Figure 4.

The functional expression of CCH1 in HEK293 cells. A) Reverse transcriptase (RT) PCR analysis revealed the presence of CCH1 transcripts in HEK293 cells that had been transfected with CCH1-GFP plasmid DNA. CCH1 transcripts were not detected in non-transfected HEK293 cells. Tubulin is shown as a loading control. Total RNA was isolated from HEK293 cells by standard protocols and used as template in the RT-PCR reaction. PCR amplified products were separated by agarose electrophoresis and visualized by ethidium bromide.

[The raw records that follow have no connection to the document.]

<file path="src/rtl/peak_interval_timer_if.sv">
// Interval delivery bus between the peak interval timer and the BPM calculator.
// Ports: interval (CNT_W), interval_valid, interval_ready; master = timer side.
interface peak_interval_timer_if #(
    parameter int CNT_W = 8
);
    logic [CNT_W-1:0] interval;
    logic             interval_valid;
    logic             interval_ready;

    modport master (
        output interval,
        output interval_valid,
        input  interval_ready
    );

    modport slave (
        input  interval,
        input  interval_valid,
        output interval_ready
    );
endinterface

</file>
<file path="src/rtl/peak_interval_timer.sv">
// Peak-to-peak interval timer: counts ticks between accepted peaks, rejects
// peaks in the refractory window, abandons intervals at timeout and hands
// each interval to the BPM calculator over a valid/ready handshake.
// Ports: clk, rst (async, active high), en, tick, peak_detected, continuous,
//        bus (interval/interval_valid/interval_ready), rejected, timeout,
//        overrun (one-cycle registered pulses).
module peak_interval_timer #(
    parameter int CNT_W        = 8,
    parameter int MIN_INTERVAL = 8,
    parameter int MAX_INTERVAL = 75
) (
    input  logic                         clk,
    input  logic                         rst,
    input  logic                         en,
    input  logic                         tick,
    input  logic                         peak_detected,
    input  logic                         continuous,
    peak_interval_timer_if.master        bus,
    output logic                         rejected,
    output logic                         timeout,
    output logic                         overrun
);

    localparam logic [1:0] S_IDLE  = 2'd0;
    localparam logic [1:0] S_COUNT = 2'd1;
    localparam logic [1:0] S_HOLD  = 2'd2;

    localparam logic [CNT_W-1:0] MIN_C = CNT_W'(MIN_INTERVAL);
    localparam logic [CNT_W-1:0] MAX_C = CNT_W'(MAX_INTERVAL);

    logic [1:0]       state_q, state_d;
    logic [CNT_W-1:0] cnt_q, cnt_d;
    logic [CNT_W-1:0] interval_q, interval_d;
    logic             valid_q, valid_d;
    logic             rejected_q, rejected_d;
    logic             timeout_q, timeout_d;
    logic             overrun_q, overrun_d;

    logic xfer;

    assign xfer = valid_q & bus.interval_ready;

    always_comb begin
        state_d    = state_q;
        cnt_d      = cnt_q;
        interval_d = interval_q;
        valid_d    = valid_q;
        rejected_d = 1'b0;
        timeout_d  = 1'b0;
        overrun_d  = 1'b0;

        if (!en) begin
            state_d = S_IDLE;
            cnt_d   = '0;
            valid_d = 1'b0;
        end else begin
            // A capture below re-raises valid in the same cycle.
            if (xfer) begin
                valid_d = 1'b0;
            end

            case (state_q)
                S_IDLE: begin
                    if (peak_detected) begin
                        state_d = S_COUNT;
                        cnt_d   = '0;
                    end
                end

                S_COUNT: begin
                    if (peak_detected && cnt_q >= MIN_C) begin
                        // Peak wins over a same-cycle tick.
                        interval_d = cnt_q;
                        valid_d    = 1'b1;
                        overrun_d  = valid_q & ~bus.interval_ready;
                        if (continuous) begin
                            cnt_d = '0;
                        end else begin
                            state_d = S_HOLD;
                        end
                    end else begin
                        if (peak_detected) begin
                            rejected_d = 1'b1;
                        end
                        if (tick) begin
                            if (cnt_q == MAX_C) begin
                                timeout_d = 1'b1;
                                state_d   = S_IDLE;
                                cnt_d     = '0;
                            end else begin
                                cnt_d = cnt_q + CNT_W'(1);
                            end
                        end
                    end
                end

                S_HOLD: begin
                    if (xfer) begin
                        state_d = S_IDLE;
                    end
                end

                default: begin
                    state_d = S_IDLE;
                    cnt_d   = '0;
                end
            endcase
        end
    end

    always_ff @(posedge clk or posedge rst) begin
        if (rst) begin
            state_q    <= S_IDLE;
            cnt_q      <= '0;
            interval_q <= '0;
            valid_q    <= 1'b0;
            rejected_q <= 1'b0;
            timeout_q  <= 1'b0;
            overrun_q  <= 1'b0;
        end else begin
            state_q    <= state_d;
            cnt_q      <= cnt_d;
            interval_q <= interval_d;
            valid_q    <= valid_d;
            rejected_q <= rejected_d;
            timeout_q  <= timeout_d;
            overrun_q  <= overrun_d;
        end
    end

    assign bus.interval       = interval_q;
    assign bus.interval_valid = valid_q;
    assign rejected           = rejected_q;
    assign timeout            = timeout_q;
    assign overrun            = overrun_q;

endmodule

</file>
<file path="src/flat_wrapper.sv">
// flat-port wrapper written by rule: the top's interface ports become plain ports
module peak_interval_timer_flat 
#(
    parameter int CNT_W        = 8,
    parameter int MIN_INTERVAL = 8,
    parameter int MAX_INTERVAL = 75
)
  (clk, rst, en, tick, peak_detected, continuous, rejected, timeout, overrun, bus_interval, bus_interval_valid, bus_interval_ready);
  peak_interval_timer_if #(.CNT_W(CNT_W)) bus_i ();
  input  logic clk;
  input  logic rst;
  input  logic en;
  input  logic tick;
  input  logic peak_detected;
  input  logic continuous;
  output logic rejected;
  output logic timeout;
  output logic overrun;
  output wire logic [$bits(bus_i.interval)-1:0] bus_interval;
  output wire logic [$bits(bus_i.interval_valid)-1:0] bus_interval_valid;
  input wire logic [$bits(bus_i.interval_ready)-1:0] bus_interval_ready;
  assign bus_interval = bus_i.interval;
  assign bus_interval_valid = bus_i.interval_valid;
  assign bus_i.interval_ready = bus_interval_ready;
  peak_interval_timer #(.CNT_W(CNT_W), .MIN_INTERVAL(MIN_INTERVAL), .MAX_INTERVAL(MAX_INTERVAL)) u_core (.clk(clk), .rst(rst), .en(en), .tick(tick), .peak_detected(peak_detected), .continuous(continuous), .bus(bus_i), .rejected(rejected), .timeout(timeout), .overrun(overrun));
endmodule
</file>
==> src/rtl/nap_alarm_trigger.sv <==
// Nap alarm consumer: latches a BCD wake target, counts down against the running clock,
// then rings with a blink pattern until dismissed, snoozed or timed out.
module nap_alarm_trigger #(
  parameter int CLK_PER_SEC = 1000,
  parameter int RING_SEC    = 30,
  parameter int BLINK_CYC   = 250
) (
  input  logic        clk,
  input  logic        rst,
  input  logic        en,
  input  logic        completeSetting,
  input  logic        sharp,
  input  logic [3:0]  hour_ten_tgt,
  input  logic [3:0]  hour_one_tgt,
  input  logic [3:0]  min_ten_tgt,
  input  logic [3:0]  min_one_tgt,
  input  logic [3:0]  sec_ten_tgt,
  input  logic [3:0]  sec_one_tgt,
  input  logic [3:0]  hour_ten_now,
  input  logic [3:0]  hour_one_now,
  input  logic [3:0]  min_ten_now,
  input  logic [3:0]  min_one_now,
  input  logic [3:0]  sec_ten_now,
  input  logic [3:0]  sec_one_now,
  output logic        armed,
  output logic        alarm_on,
  output logic        alarm_blink,
  output logic [16:0] remain_sec,
  output logic        set_err
);

  localparam int RING_LEN = RING_SEC * CLK_PER_SEC;
  localparam int RW       = (RING_LEN > 1) ? $clog2(RING_LEN) : 1;
  localparam int BW       = (BLINK_CYC > 1) ? $clog2(BLINK_CYC) : 1;

  typedef enum logic [1:0] {IDLE, ARMED, RINGING} state_t;

  state_t          state_reg, state_next;
  logic            cs_d_reg, sh_d_reg;
  logic [3:0]      ht_reg, ho_reg, mt_reg, mo_reg, st_reg, so_reg;
  logic [16:0]     remain_reg;
  logic            set_err_reg;
  logic [RW-1:0]   ring_cnt_reg;
  logic [BW-1:0]   blink_cnt_reg;
  logic            blink_reg;

  function automatic logic [16:0] to_sec(input logic [3:0] ht, input logic [3:0] ho,
                                         input logic [3:0] mt, input logic [3:0] mo,
                                         input logic [3:0] st, input logic [3:0] so);
    logic [16:0] h, m, s;
    h = 17'(ht) * 17'd10 + 17'(ho);
    m = 17'(mt) * 17'd10 + 17'(mo);
    s = 17'(st) * 17'd10 + 17'(so);
    return h * 17'd3600 + m * 17'd60 + s;
  endfunction

  // Distance forward in time from now to target, wrapping through midnight.
  function automatic logic [16:0] fwd_diff(input logic [16:0] t_tgt, input logic [16:0] t_now);
    logic [17:0] d;
    if (t_tgt >= t_now) d = {1'b0, t_tgt} - {1'b0, t_now};
    else                d = {1'b0, t_tgt} + 18'd86400 - {1'b0, t_now};
    return d[16:0];
  endfunction

  logic        cs_rise, sh_rise, tgt_valid, load;
  logic [16:0] t_now, t_tgt_reg, t_tgt_eff, diff_reg, diff_eff;

  assign cs_rise = completeSetting & ~cs_d_reg;
  assign sh_rise = sharp & ~sh_d_reg;

  assign tgt_valid = (hour_one_tgt <= 4'd9) && (min_one_tgt <= 4'd9) && (sec_one_tgt <= 4'd9)
                  && (min_ten_tgt <= 4'd5) && (sec_ten_tgt <= 4'd5)
                  && ((hour_ten_tgt < 4'd2) || (hour_ten_tgt == 4'd2 && hour_one_tgt <= 4'd3));

  assign load = en & cs_rise & tgt_valid;

  assign t_now     = to_sec(hour_ten_now, hour_one_now, min_ten_now, min_one_now, sec_ten_now, sec_one_now);
  assign t_tgt_reg = to_sec(ht_reg, ho_reg, mt_reg, mo_reg, st_reg, so_reg);
  // Display value must reflect a target being loaded on this very edge.
  assign t_tgt_eff = load ? to_sec(hour_ten_tgt, hour_one_tgt, min_ten_tgt, min_one_tgt,
                                   sec_ten_tgt, sec_one_tgt) : t_tgt_reg;
  assign diff_reg  = fwd_diff(t_tgt_reg, t_now);
  assign diff_eff  = fwd_diff(t_tgt_eff, t_now);

  always_comb begin
    state_next = state_reg;
    if (en) begin
      case (state_reg)
        IDLE:    if (load) state_next = ARMED;
        ARMED: begin
          if (load)                 state_next = ARMED;
          else if (diff_reg == '0)  state_next = RINGING;
          else if (sh_rise)         state_next = IDLE;
        end
        RINGING: begin
          if (load)                                     state_next = ARMED;
          else if (sh_rise)                             state_next = IDLE;
          else if (ring_cnt_reg == RW'(RING_LEN - 1))   state_next = IDLE;
        end
        default: state_next = IDLE;
      endcase
    end
  end

  always_ff @(posedge clk) begin
    if (rst) begin
      state_reg     <= IDLE;
      cs_d_reg      <= completeSetting;
      sh_d_reg      <= sharp;
      {ht_reg, ho_reg, mt_reg, mo_reg, st_reg, so_reg} <= '0;
      remain_reg    <= '0;
      set_err_reg   <= 1'b0;
      ring_cnt_reg  <= '0;
      blink_cnt_reg <= '0;
      blink_reg     <= 1'b0;
    end else if (en) begin
      cs_d_reg    <= completeSetting;
      sh_d_reg    <= sharp;
      state_reg   <= state_next;
      set_err_reg <= cs_rise & ~tgt_valid;
      remain_reg  <= (state_next == ARMED) ? diff_eff : 17'd0;
      if (load) begin
        {ht_reg, ho_reg, mt_reg, mo_reg, st_reg, so_reg} <=
          {hour_ten_tgt, hour_one_tgt, min_ten_tgt, min_one_tgt, sec_ten_tgt, sec_one_tgt};
      end
      if (state_next == RINGING && state_reg != RINGING) begin
        ring_cnt_reg  <= '0;
        blink_cnt_reg <= '0;
        blink_reg     <= 1'b1;
      end else if (state_next == RINGING) begin
        ring_cnt_reg <= ring_cnt_reg + 1'b1;
        if (blink_cnt_reg == BW'(BLINK_CYC - 1)) begin
          blink_cnt_reg <= '0;
          blink_reg     <= ~blink_reg;
        end else begin
          blink_cnt_reg <= blink_cnt_reg + 1'b1;
        end
      end else begin
        ring_cnt_reg  <= '0;
        blink_cnt_reg <= '0;
        blink_reg     <= 1'b0;
      end
    end
  end

  assign armed       = (state_reg == ARMED);
  assign alarm_on    = (state_reg == RINGING);
  assign alarm_blink = blink_reg;
  assign remain_sec  = remain_reg;
  assign set_err     = set_err_reg;

endmodule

HEK293 cells were transiently transfected with CCH1-GFP plasmid DNA as follows: approximately 1µg plasmid DNA was added to 100 µl, of Opti-MEM I reduced serum media and mixed with 1.75 µl of Lipotectamine 2000 and the mixture was incubated for 30 min at room temperature. HEK293 cells were maintained in Dulbecco’s Modified Eagle medium (DMEM) supplemented with 4 mM L-Glutamine, 10% fetal bovine serum at 37ºC and 5% CO₂. β) Localization studies revealed a predominant plasma membrane distribution of Cch1-GFP in HEK293 cells, similar to the localization pattern of a well-characterized plasma membrane-bound IK⁺ channel shown here as a plasma membrane marker, (DIC, differential interference contrast) (C). HEK293 cells were fixed in 4% paraformaldehyde for 20 min at room temperature and washed in PBS. The fluorescence label (GFP) was visualized by using filters S484/15 for excitation and S517/30 for emission.